# Can I overclock my system?



## Mozo (Oct 23, 2007)

Power supply: Thermaltake XP550 NP 430 W
CPU: AMD Athlon X2 6000+ 3ghz
CPU Fan: Thermaltake Big Typhoon CL-P0114
Mobo: Gigabyte GA-M52S-S3P revision 2
Ram: Kingston 2gb (1gb x2) PC2-5300 DDR2 (333 Mhz)
Graphics: 512mb 9600 gt gigabyte
Cooling: 120mm fan at the back upper side (I think it's intake)
Temps: Idle: 35
Load: 55

Is my system ok to overclock? My friend said I could get it up to 3.6ghz but I really doubt thats gonna happen.

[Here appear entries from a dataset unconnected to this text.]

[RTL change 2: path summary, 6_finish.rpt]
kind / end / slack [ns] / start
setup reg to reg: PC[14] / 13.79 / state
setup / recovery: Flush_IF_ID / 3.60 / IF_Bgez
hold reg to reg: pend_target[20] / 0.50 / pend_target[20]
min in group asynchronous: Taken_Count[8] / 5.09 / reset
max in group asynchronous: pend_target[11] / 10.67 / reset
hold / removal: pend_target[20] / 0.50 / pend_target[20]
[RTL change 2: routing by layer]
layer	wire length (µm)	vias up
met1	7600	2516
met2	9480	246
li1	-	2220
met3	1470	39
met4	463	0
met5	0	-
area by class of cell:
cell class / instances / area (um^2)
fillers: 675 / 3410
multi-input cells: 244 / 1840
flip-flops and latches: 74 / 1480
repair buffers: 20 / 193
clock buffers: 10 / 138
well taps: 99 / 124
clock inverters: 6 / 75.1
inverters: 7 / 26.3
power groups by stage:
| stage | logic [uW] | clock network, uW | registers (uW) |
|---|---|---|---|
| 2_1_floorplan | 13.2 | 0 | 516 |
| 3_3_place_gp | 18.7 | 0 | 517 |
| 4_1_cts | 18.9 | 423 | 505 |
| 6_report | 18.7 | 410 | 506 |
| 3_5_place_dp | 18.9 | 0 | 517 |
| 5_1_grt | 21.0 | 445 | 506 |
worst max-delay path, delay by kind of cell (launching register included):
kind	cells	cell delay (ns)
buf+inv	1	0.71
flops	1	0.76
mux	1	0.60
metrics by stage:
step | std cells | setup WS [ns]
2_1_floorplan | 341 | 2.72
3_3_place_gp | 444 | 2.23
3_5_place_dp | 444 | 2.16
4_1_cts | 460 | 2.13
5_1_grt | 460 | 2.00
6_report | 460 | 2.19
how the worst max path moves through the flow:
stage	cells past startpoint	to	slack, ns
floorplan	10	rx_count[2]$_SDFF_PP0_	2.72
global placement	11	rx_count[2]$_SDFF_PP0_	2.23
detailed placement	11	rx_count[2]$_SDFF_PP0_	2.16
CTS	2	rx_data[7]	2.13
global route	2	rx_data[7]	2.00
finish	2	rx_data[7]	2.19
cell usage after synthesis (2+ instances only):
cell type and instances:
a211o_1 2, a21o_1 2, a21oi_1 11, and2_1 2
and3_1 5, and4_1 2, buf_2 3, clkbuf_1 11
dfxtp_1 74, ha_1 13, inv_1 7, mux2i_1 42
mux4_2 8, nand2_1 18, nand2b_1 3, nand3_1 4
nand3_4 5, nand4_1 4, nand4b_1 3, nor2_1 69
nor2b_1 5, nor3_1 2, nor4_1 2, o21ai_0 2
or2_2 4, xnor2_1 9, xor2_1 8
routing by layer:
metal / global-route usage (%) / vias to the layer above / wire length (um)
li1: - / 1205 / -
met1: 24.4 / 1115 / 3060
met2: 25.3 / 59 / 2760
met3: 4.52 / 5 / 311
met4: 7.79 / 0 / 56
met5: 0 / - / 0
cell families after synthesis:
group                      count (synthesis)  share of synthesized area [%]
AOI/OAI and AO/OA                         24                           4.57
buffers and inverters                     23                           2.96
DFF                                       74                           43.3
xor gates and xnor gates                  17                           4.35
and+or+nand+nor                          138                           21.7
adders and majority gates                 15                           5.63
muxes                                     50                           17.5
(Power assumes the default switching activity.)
--- src/rtl/cache_arbiter.sv ---
// cache_arbiter: shares one physical-memory port between an instruction cache
// and a data cache. One transaction is outstanding at a time; on a conflict
// the grant alternates so neither side starves.
// Ports:
//   clk, rst          clock, synchronous active-high reset
//   i_pmem_*          instruction-cache read-only fill interface
//   d_pmem_*          data-cache fill / write-back interface
//   pmem_*            physical-memory command, address, data and response
module cache_arbiter #(
  parameter int unsigned LINE_BITS = 256
) (
  input  logic                 clk,
  input  logic                 rst,
  input  logic                 i_pmem_read,
  input  logic [31:0]          i_pmem_address,
  output logic [LINE_BITS-1:0] i_pmem_rdata,
  output logic                 i_pmem_resp,
  input  logic                 d_pmem_read,
  input  logic                 d_pmem_write,
  input  logic [31:0]          d_pmem_address,
  input  logic [LINE_BITS-1:0] d_pmem_wdata,
  output logic [LINE_BITS-1:0] d_pmem_rdata,
  output logic                 d_pmem_resp,
  output logic                 pmem_read,
  output logic                 pmem_write,
  output logic [31:0]          pmem_address,
  output logic [LINE_BITS-1:0] pmem_wdata,
  input  logic [LINE_BITS-1:0] pmem_rdata,
  input  logic                 pmem_resp
);

  typedef enum logic [1:0] {
    IDLE    = 2'd0,
    SERVE_I = 2'd1,
    SERVE_D = 2'd2,
    GAP     = 2'd3
  } state_e;

  localparam logic GRANT_I = 1'b0;
  localparam logic GRANT_D = 1'b1;

  state_e               state_q, state_d;
  logic                 last_grant_q, last_grant_d;
  logic [31:0]          addr_q, addr_d;
  logic [LINE_BITS-1:0] wdata_q, wdata_d;
  logic                 write_q, write_d;

  logic i_req;
  logic d_req;
  logic pick_d;

  assign i_req = i_pmem_read;
  assign d_req = d_pmem_read | d_pmem_write;
  // D wins a conflict unless it won the previous grant.
  assign pick_d = d_req & (~i_req | (last_grant_q != GRANT_D));

  // State and latched-transaction registers.
  always_ff @(posedge clk) begin
    if (rst) begin
      state_q      <= IDLE;
      last_grant_q <= GRANT_I;
      addr_q       <= '0;
      wdata_q      <= '0;
      write_q      <= 1'b0;
    end else begin
      state_q      <= state_d;
      last_grant_q <= last_grant_d;
      addr_q       <= addr_d;
      wdata_q      <= wdata_d;
      write_q      <= write_d;
    end
  end

  // Next-state and grant latching.
  always_comb begin
    state_d      = state_q;
    last_grant_d = last_grant_q;
    addr_d       = addr_q;
    wdata_d      = wdata_q;
    write_d      = write_q;
    unique case (state_q)
      IDLE: begin
        if (pick_d) begin
          state_d      = SERVE_D;
          last_grant_d = GRANT_D;
          addr_d       = d_pmem_address;
          wdata_d      = d_pmem_wdata;
          // Write takes precedence when both read and write are raised.
          write_d      = d_pmem_write;
        end else if (i_req) begin
          state_d      = SERVE_I;
          last_grant_d = GRANT_I;
          addr_d       = i_pmem_address;
          wdata_d      = '0;
          write_d      = 1'b0;
        end
      end
      SERVE_I, SERVE_D: begin
        if (pmem_resp) state_d = GAP;
      end
      GAP:     state_d = IDLE;
      default: state_d = IDLE;
    endcase
  end

  // Outputs: commands only from latched values while serving.
  always_comb begin
    pmem_read    = 1'b0;
    pmem_write   = 1'b0;
    pmem_address = '0;
    pmem_wdata   = '0;
    i_pmem_resp  = 1'b0;
    d_pmem_resp  = 1'b0;
    if (state_q == SERVE_I || state_q == SERVE_D) begin
      pmem_read    = ~write_q;
      pmem_write   = write_q;
      pmem_address = addr_q;
      pmem_wdata   = wdata_q;
    end
    i_pmem_resp = pmem_resp & (state_q == SERVE_I);
    d_pmem_resp = pmem_resp & (state_q == SERVE_D);
  end

  assign i_pmem_rdata = pmem_rdata;
  assign d_pmem_rdata = pmem_rdata;

endmodule

--- config.mk ---
export PLATFORM = sky130hd
export DESIGN_NAME = cache_arbiter
export DESIGN_NICKNAME = d
export VERILOG_FILES = /design/src/rtl/cache_arbiter.sv
export SDC_FILE = /design/constraint.sdc
export NUM_CORES = 1
export LEC_CHECK = 0
export ABC_AREA = 1
export BUFFER_PORTS_ARGS = -buffer_cell sky130_fd_sc_hd__buf_4
export CORE_AREA = 2 2 539 541
export CTS_CLUSTER_DIAMETER = 60
export CTS_CLUSTER_SIZE = 25
export DETAILED_ROUTE_END_ITERATION = 10
export DIE_AREA = 0 0 541 543
export GPL_TIMING_DRIVEN = 0
export SLEW_MARGIN = 20
export SYNTH_ARGS = -nofsm -noshare
export SYNTH_HDL_FRONTEND = slang
export SYNTH_SLANG_ARGS = --single-unit
--- constraint.sdc ---
create_clock -name clk -period 4.9 [get_ports clk]
set_clock_uncertainty 0.2 [all_clocks]
set_input_delay 1.225 -clock clk [delete_from_list [all_inputs] [get_ports clk]]
set_output_delay 1.225 -clock clk [all_outputs]
set_load 0.02 [all_outputs]
==> key figures, run 1 <==
Yosys
  • Synth top area cells: dfxtp_1 (33%), buf_4 (22%), nand2_1 (14%), nand4_1 (9.0%), inv_1 (7.6%)
  • Number of enable flip-flop cells after synthesis: 0
  • Most instantiated library cell after synthesis: nand2_1
  • Most instantiated cells after synthesis: nand2_1 (689), buf_4 (524), inv_1 (362), dfxtp_1 (292), a21oi_1 (259)
  • Xor and xnor area share after synthesis: 0%
  • Yosys cell types: 17
  • Synthesized area per cell: 6.69 um^2
  • Synth Area in Adders: less than 1%
  • Seq/Total Area, Yosys: 32.7%
  • Synth Area in Compound Gates: 7.27%
  • Mux contribution to synthesized area: 0%
  • Synth warn: 0
  • Top cell type's share of synthesized area: about a third
  • Top_reg_cell synth: dfxtp_1
  • Mapped cell area: approximately 18000 um^2
  • Syn Nets: approximately 3.3k
  • Yosys reg bits: 292
  • Asr flop ratio synth: 0%
  • Largest family of logic cells by synthesized area: buffers and inverters
  • Synth Area in Simple Gates: ~26%
  • Area leader, netlist: dfxtp_1
  • Post-Synthesis Cells: between 2k and 3k

Detailed routing
  • DR iter-0 viols: ~2k
  • Post-Route WL: about 220000 um
  • Via density: slightly below 3
  • Vias: between 20k and 25k
  • WL/cell: roughly 28 um
  • Final ANT Viol Nets: 0
  • DR pass1 iterations: 6
  • DR DRC count: 0

Power and ir drop
  • Worst vdd ir: about 240 uV
  • Leakage power: 16.6 nW
  • Pwr/cell area: approximately 440 nW/um^2

Clock tree
  • CTS Buf Count: 41
  • Num Clock Sinks: a little under 300
  • # hold bufs at CTS: 0
  • CTS tree: built
  • Buffer depth of the longest clock path: 3
  • CTS root buffer: clkbuf_16
  • CTS H-tree depth: 2
  • Clock-pin slew on the worst setup and hold paths: about 0.070 ns
  • Worst skew pair latency: between 0.6 and 0.7 ns

Worst setup path
  • R2r startpoint: last_grant_q
  • Setup crit end kind: output pin
  • Arr. time, crit path: 3.21 ns
  • WS Path Type: flip-flop to output pin
  • Req. time, crit path: around 3.5 ns
  • CP startpoint: state_q[0]
  • Worst-path maximum fanout: 12
  • Critical Path Start Type: flip-flop

Timing
  • Final hold vios: 0
  • Setup violators final: 0
  • Unrepaired setup endpoints after global routing: false
  • Final hold slack: 0.262 ns
  • Period utilisation layout: 94.6%
  • Slew HR: between 20% and 30%
  • Slew Limit Fails: 0
  • Min Clock Period, post-route: 4.63 ns
  • Worst-Margin Slew: approximately 1.2 ns
  • Setup slack after layout: between 0.2 and 0.3 ns
  • Fmax: about 220 MHz

Cells and area
  • Fillers: about 34k
  • Storage cell area: between 5000 and 6000 um^2
  • Final Cell Area: between 30000 and 40000 um^2
  • Area of the multi-input gates: just under 6000 um^2
  • Layout cell share with drive strength beyond 1: a little under half
  • Synthesis-to-finish area growth: 82.9%
  • Nets: approximately 4.4k

Die
  • Die Ht: around 540 um
  • Die W: 541 um
  • # rows: about 200
  • Core Area: between 200000 and 300000 um^2
  • Top Ports: 1386
  • Initial Utilization: roughly 6.2%
  • Area of the die: between 200000 and 300000 um^2

Min path
  • Worst hold path type: flip-flop to flip-flop
  • Worst Hold Launch: wdata_q[150]

Placement
  • Placement Cell Area: approximately 31000 um^2
  • Port Buffers: around 1.1k
  • Pre-CTS worst setup slack: about 0.43 ns
  • RD Place Congestion: 1.03
  • Post-detail-place hpwl: slightly above 200000 um

Global routing
  • First-pass GRT wire length: between 200000 and 300000 um
  • Remaining Overflow, GRT: 0
  • Vias in the first global route: slightly above 20k
  • Initial antenna violation count: 85
  • Total track usage: about 14%
  • Largest net degree at the start of global routing: 21

Run
  • Max Cap Viol: 0

Status
  • Outcome: complete, no violations
==> src/rtl/ps2_rx_frontend.sv <==
// PS/2 device-to-host receiver: frame deserialiser, inter-edge timeout and
// E0/F0 prefix folding, delivering one strobed scan event per key.
//
// state  | meaning
// IDLE   | line idle, waiting for a start bit (dat=0 on a fall)
// DATA   | shifting in eight data bits, LSB first
// PARITY | capturing the odd-parity bit
// STOP   | checking the stop bit, then byte done or frame error
module ps2_rx_frontend
   import ps2_rx_frontend_pkg::*;
#(
   parameter int CLK_FREQ   = 28_000_000,
   parameter int FILTER_LEN = 8,
   parameter int TIMEOUT_US = 1000
) (
   input  logic               i_clk28,
   input  logic               i_rst,
   input  logic               i_ps2_clk_in,
   input  logic               i_ps2_dat_in,
   ps2_rx_frontend_if.master  o_scan
);

   localparam int TIMEOUT_CYC = CLK_FREQ / 1_000_000 * TIMEOUT_US;
   localparam int TMO_W       = (TIMEOUT_CYC > 2) ? $clog2(TIMEOUT_CYC) : 1;
   localparam logic [TMO_W-1:0] TMO_LAST = TMO_W'(TIMEOUT_CYC - 1);

   localparam logic [1:0] ST_IDLE   = PS2RX_IDLE;
   localparam logic [1:0] ST_DATA   = PS2RX_DATA;
   localparam logic [1:0] ST_PARITY = PS2RX_PARITY;
   localparam logic [1:0] ST_STOP   = PS2RX_STOP;

   logic             w_dat;
   logic             w_clk_filt;
   logic             w_fall_raw;
   logic             w_fall;

   logic [1:0]       r_state;
   logic [1:0]       w_state_nxt;
   logic [2:0]       r_bitcnt;
   logic [7:0]       r_shreg;
   logic             r_parity_ok;
   logic [TMO_W-1:0] r_tmo_cnt;
   logic             w_byte_done;
   logic             w_err;
   logic             w_is_ext;
   logic             w_is_rel;

   logic             r_ext_pending;
   logic             r_rel_pending;
   logic             r_scan_valid;
   logic [7:0]       r_scan_code;
   logic             r_scan_ext;
   logic             r_scan_release;
   logic             r_frame_err;
   logic             r_busy;

   ps2_line_filter #(
      .FILTER_LEN (FILTER_LEN)
   ) u_line_filter (
      .i_clk      (i_clk28),
      .i_rst      (i_rst),
      .i_ps2_clk  (i_ps2_clk_in),
      .i_ps2_dat  (i_ps2_dat_in),
      .o_dat      (w_dat),
      .o_clk_filt (w_clk_filt),
      .o_fall     (w_fall_raw)
   );

   assign w_fall   = w_fall_raw & ~w_clk_filt;
   assign w_is_ext = (r_shreg == PS2_PREFIX_EXT);
   assign w_is_rel = (r_shreg == PS2_PREFIX_REL);

   // A fall in the expiry cycle takes priority, so a late-but-valid edge is not an error.
   always_comb begin
      w_state_nxt = r_state;
      w_byte_done = 1'b0;
      w_err       = 1'b0;
      if (w_fall) begin
         case (r_state)
            ST_IDLE: begin
               if (!w_dat) w_state_nxt = ST_DATA;
               else        w_err       = 1'b1;
            end
            ST_DATA: begin
               if (r_bitcnt == 3'd7) w_state_nxt = ST_PARITY;
            end
            ST_PARITY: begin
               w_state_nxt = ST_STOP;
            end
            default: begin
               w_state_nxt = ST_IDLE;
               if (w_dat && r_parity_ok) w_byte_done = 1'b1;
               else                      w_err       = 1'b1;
            end
         endcase
      end else if (r_state != ST_IDLE && r_tmo_cnt == TMO_LAST) begin
         w_state_nxt = ST_IDLE;
         w_err       = 1'b1;
      end
   end

   always_ff @(posedge i_clk28) begin
      if (i_rst) begin
         r_state     <= ST_IDLE;
         r_busy      <= 1'b0;
         r_bitcnt    <= 3'd0;
         r_shreg     <= 8'h00;
         r_parity_ok <= 1'b0;
         r_tmo_cnt   <= '0;
      end else begin
         r_state <= w_state_nxt;
         r_busy  <= (w_state_nxt != ST_IDLE);
         if (w_fall) begin
            case (r_state)
               ST_IDLE: r_bitcnt <= 3'd0;
               ST_DATA: begin
                  r_shreg  <= {w_dat, r_shreg[7:1]};
                  r_bitcnt <= r_bitcnt + 3'd1;
               end
               ST_PARITY: r_parity_ok <= ps2_odd_parity_ok(r_shreg, w_dat);
               default: ;
            endcase
         end
         if (w_fall || r_state == ST_IDLE) r_tmo_cnt <= '0;
         else if (r_tmo_cnt != TMO_LAST)   r_tmo_cnt <= r_tmo_cnt + TMO_W'(1);
      end
   end

   always_ff @(posedge i_clk28) begin
      if (i_rst) begin
         r_ext_pending  <= 1'b0;
         r_rel_pending  <= 1'b0;
         r_scan_valid   <= 1'b0;
         r_scan_code    <= 8'h00;
         r_scan_ext     <= 1'b0;
         r_scan_release <= 1'b0;
         r_frame_err    <= 1'b0;
      end else begin
         r_frame_err  <= w_err;
         r_scan_valid <= w_byte_done & ~w_is_ext & ~w_is_rel;
         if (w_err) begin
            r_ext_pending <= 1'b0;
            r_rel_pending <= 1'b0;
         end else if (w_byte_done) begin
            if (w_is_ext) begin
               r_ext_pending <= 1'b1;
            end else if (w_is_rel) begin
               r_rel_pending <= 1'b1;
            end else begin
               r_scan_code    <= r_shreg;
               r_scan_ext     <= r_ext_pending;
               r_scan_release <= r_rel_pending;
               r_ext_pending  <= 1'b0;
               r_rel_pending  <= 1'b0;
            end
         end
      end
   end

   assign o_scan.scan_valid   = r_scan_valid;
   assign o_scan.scan_code    = r_scan_code;
   assign o_scan.scan_ext     = r_scan_ext;
   assign o_scan.scan_release = r_scan_release;
   assign o_scan.frame_err    = r_frame_err;
   assign o_scan.busy         = r_busy;

endmodule

==> src/flat_wrapper.sv <==
// flat-port wrapper written by rule: the top's interface ports become plain ports
module ps2_rx_frontend_flat import ps2_rx_frontend_pkg::*;
#(
   parameter int CLK_FREQ   = 28_000_000,
   parameter int FILTER_LEN = 8,
   parameter int TIMEOUT_US = 1000
)
  (i_clk28, i_rst, i_ps2_clk_in, i_ps2_dat_in, o_scan_scan_valid, o_scan_scan_code, o_scan_scan_ext, o_scan_scan_release, o_scan_frame_err, o_scan_busy);
  ps2_rx_frontend_if o_scan_i ();
  input  logic i_clk28;
  input  logic i_rst;
  input  logic i_ps2_clk_in;
  input  logic i_ps2_dat_in;
  output wire logic [$bits(o_scan_i.scan_valid)-1:0] o_scan_scan_valid;
  output wire logic [$bits(o_scan_i.scan_code)-1:0] o_scan_scan_code;
  output wire logic [$bits(o_scan_i.scan_ext)-1:0] o_scan_scan_ext;
  output wire logic [$bits(o_scan_i.scan_release)-1:0] o_scan_scan_release;
  output wire logic [$bits(o_scan_i.frame_err)-1:0] o_scan_frame_err;
  output wire logic [$bits(o_scan_i.busy)-1:0] o_scan_busy;
  assign o_scan_scan_valid = o_scan_i.scan_valid;
  assign o_scan_scan_code = o_scan_i.scan_code;
  assign o_scan_scan_ext = o_scan_i.scan_ext;
  assign o_scan_scan_release = o_scan_i.scan_release;
  assign o_scan_frame_err = o_scan_i.frame_err;
  assign o_scan_busy = o_scan_i.busy;
  ps2_rx_frontend #(.CLK_FREQ(CLK_FREQ), .FILTER_LEN(FILTER_LEN), .TIMEOUT_US(TIMEOUT_US)) u_core (.i_clk28(i_clk28), .i_rst(i_rst), .i_ps2_clk_in(i_ps2_clk_in), .i_ps2_dat_in(i_ps2_dat_in), .o_scan(o_scan_i));
endmodule
<file path="src/rtl/bnn_pkg.sv">
// Shared types, per-layer size defaults and the activation threshold
// used by the binary-network layer sequencers.
package bnn_pkg;

  typedef enum logic [1:0] {
    S_IDLE  = 2'd0,
    S_RUN   = 2'd1,
    S_DRAIN = 2'd2,
    S_DONE  = 2'd3
  } bnn_state_e;

  // Layer geometry of the digit-recognition pipeline
  localparam int unsigned L1_IN_WIDTH = 784;
  localparam int unsigned L1_N_OUT    = 512;
  localparam int unsigned L2_IN_WIDTH = 512;
  localparam int unsigned L2_N_OUT    = 64;
  localparam int unsigned L3_IN_WIDTH = 64;
  localparam int unsigned L3_N_OUT    = 10;

  // Neuron fires when twice the agreement count reaches the row width (ties fire)
  function automatic logic bnn_fire(input logic [31:0] cnt_x2, input logic [31:0] width);
    return (cnt_x2 >= width);
  endfunction

endpackage

</file>
<file path="src/rtl/bnn_neuron_eval.sv">
// Combinational binary neuron: XNOR of activation and weight row, popcount,
// then sign activation against half the row width.
module bnn_neuron_eval
  import bnn_pkg::*;
#(
  parameter  int unsigned IN_WIDTH = L2_IN_WIDTH,
  localparam int unsigned CNT_W    = $clog2(IN_WIDTH + 1)
) (
  input  logic [IN_WIDTH-1:0] i_act,
  input  logic [IN_WIDTH-1:0] i_weight,
  output logic                o_fire_c
);

  logic [IN_WIDTH-1:0] w_xnor;
  logic [CNT_W-1:0]    w_cnt;
  logic [CNT_W:0]      w_cnt_x2;
  logic [CNT_W:0]      w_thr;

  assign w_xnor = ~(i_act ^ i_weight);

  always_comb begin
    w_cnt = '0;
    for (int i = 0; i < int'(IN_WIDTH); i++) begin
      w_cnt = w_cnt + CNT_W'(w_xnor[i]);
    end
  end

  // Doubling by shift keeps the compare exact at CNT_W+1 bits
  assign w_cnt_x2 = {w_cnt, 1'b0};
  assign w_thr    = (CNT_W + 1)'(IN_WIDTH);
  assign o_fire_c = bnn_fire(32'(w_cnt_x2), 32'(w_thr));

endmodule

</file>
<file path="src/rtl/bnn_layer_seq.sv">
// Fully-connected binary layer sequencer: latches one activation vector,
// streams N_OUT weight rows from a 1-cycle synchronous ROM, packs results.
module bnn_layer_seq
  import bnn_pkg::*;
#(
  parameter  int unsigned IN_WIDTH = L2_IN_WIDTH,
  parameter  int unsigned N_OUT    = L2_N_OUT,
  localparam int unsigned ADDR_W   = (N_OUT > 1) ? $clog2(N_OUT) : 1
) (
  input  logic                clk,
  input  logic                rst,
  input  logic                in_valid,
  output logic                in_ready,
  input  logic [IN_WIDTH-1:0] in_data,
  output logic                w_en,
  output logic [ADDR_W-1:0]   w_addr,
  input  logic [IN_WIDTH-1:0] w_data,
  output logic                out_valid,
  input  logic                out_ready,
  output logic [N_OUT-1:0]    out_data,
  output logic                busy
);

  localparam logic [ADDR_W-1:0] LAST_K = ADDR_W'(N_OUT - 1);

  bnn_state_e          r_state;
  bnn_state_e          w_state_nxt;
  logic [ADDR_W-1:0]   r_k;
  logic [ADDR_W-1:0]   w_k_nxt;
  logic                w_accept;
  logic [IN_WIDTH-1:0] r_act;
  logic                r_ev_vld;
  logic [ADDR_W-1:0]   r_ev_idx;
  logic                w_fire;
  logic                r_in_ready;
  logic                r_w_en;
  logic                r_out_valid;
  logic                r_busy;
  logic [N_OUT-1:0]    r_out_data;

  bnn_neuron_eval #(
    .IN_WIDTH (IN_WIDTH)
  ) u_eval (
    .i_act    (r_act),
    .i_weight (w_data),
    .o_fire_c (w_fire)
  );

  always_ff @(posedge clk) begin
    if (rst) begin
      r_state <= S_IDLE;
    end else begin
      r_state <= w_state_nxt;
    end
  end

  // Next state and issue index
  always_comb begin
    w_state_nxt = r_state;
    w_k_nxt     = r_k;
    w_accept    = 1'b0;
    case (r_state)
      S_IDLE: begin
        if (in_valid && r_in_ready) begin
          w_accept    = 1'b1;
          w_state_nxt = S_RUN;
          w_k_nxt     = '0;
        end
      end
      S_RUN: begin
        if (r_k == LAST_K) begin
          w_state_nxt = S_DRAIN;
        end else begin
          w_k_nxt = r_k + ADDR_W'(1);
        end
      end
      S_DRAIN: w_state_nxt = S_DONE;
      S_DONE: begin
        if (out_ready) begin
          w_state_nxt = S_IDLE;
        end
      end
      default: w_state_nxt = S_IDLE;
    endcase
  end

  // Registered outputs follow the next state; eval index trails issue by one cycle
  always_ff @(posedge clk) begin
    if (rst) begin
      r_k         <= '0;
      r_act       <= '0;
      r_ev_vld    <= 1'b0;
      r_ev_idx    <= '0;
      r_in_ready  <= 1'b1;
      r_w_en      <= 1'b0;
      r_out_valid <= 1'b0;
      r_busy      <= 1'b0;
      r_out_data  <= '0;
    end else begin
      r_k         <= w_k_nxt;
      r_ev_vld    <= r_w_en;
      r_ev_idx    <= r_k;
      r_in_ready  <= (w_state_nxt == S_IDLE);
      r_w_en      <= (w_state_nxt == S_RUN);
      r_out_valid <= (w_state_nxt == S_DONE);
      r_busy      <= (w_state_nxt == S_RUN) || (w_state_nxt == S_DRAIN);
      if (w_accept) begin
        r_act <= in_data;
      end
      for (int j = 0; j < int'(N_OUT); j++) begin
        if (r_ev_vld && (r_ev_idx == ADDR_W'(j))) begin
          r_out_data[j] <= w_fire;
        end
      end
    end
  end

  assign in_ready  = r_in_ready;
  assign w_en      = r_w_en;
  assign w_addr    = r_k;
  assign out_valid = r_out_valid;
  assign out_data  = r_out_data;
  assign busy      = r_busy;

endmodule
</file>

And BTW this is something else but should I put a fan at the front bottom so that there's a constant airflow? My computer doesn't seem to be overheating so I don't think it's necessary.


----------



## linderman (May 20, 2005)

your power supply and existing ram will not let you get far overclocking .......... just about far enough to get into trouble


----------



## linderman (May 20, 2005)

your power supply and existing ram will not let you get far overclocking .......... just about far enough to get into trouble


----------



## Nexxtech (Nov 29, 2008)

Perhaps I would think you meant back upper case fan is exhaust. Double check your arrows on the case fan itself. The arrow should point out of your case. A front case fan is always good for airflow through your case. Cools your case and Motherboard. 

Linderman's right you would need to upgrade your Ram to DDR2 800 or DDR2 1066. Here is a reference to compare what you have and what your set up can handle. http://www.pricewatch.com/system_memory/. As far as power supply you will likely need more than you have. Not my best area of knowledge. If you chose to overclock I would start small and not push it. Download a temperature Motherboard and CPU monitor like this one. http://www.softpedia.com/get/System/System-Info/Motherboard-Monitor.shtml. Best of luck.


----------



## Mozo (Oct 23, 2007)

My friend just told me my ram is 800mhz and the LINK speed was 333mhz.Sorry about that.He also said that my PSU would be sufficient enough because my parts dont require too much power. If i just left my system alone how far do u think I could get up to?


----------



## linderman (May 20, 2005)

depends if your ram is rated to accept higher voltage than stock 1.8 volts ........ good overclocking ram is rated for 2.0 -2.1volts


you might be able to get to 3.2ghz overclocking stresses a power supply quite a bit; if the power supply does not have the head room and internal build quality ....... it will supply "dirty" power to your system 

your call............ I dont know of a single high quality power supply Thermaltake makes in the 550 watt class ........... they have toughpower 650 /750 / 850 / 1000 / 1200 are top of the heap in the market .......... but not below 650


your call ............. its your $$$


----------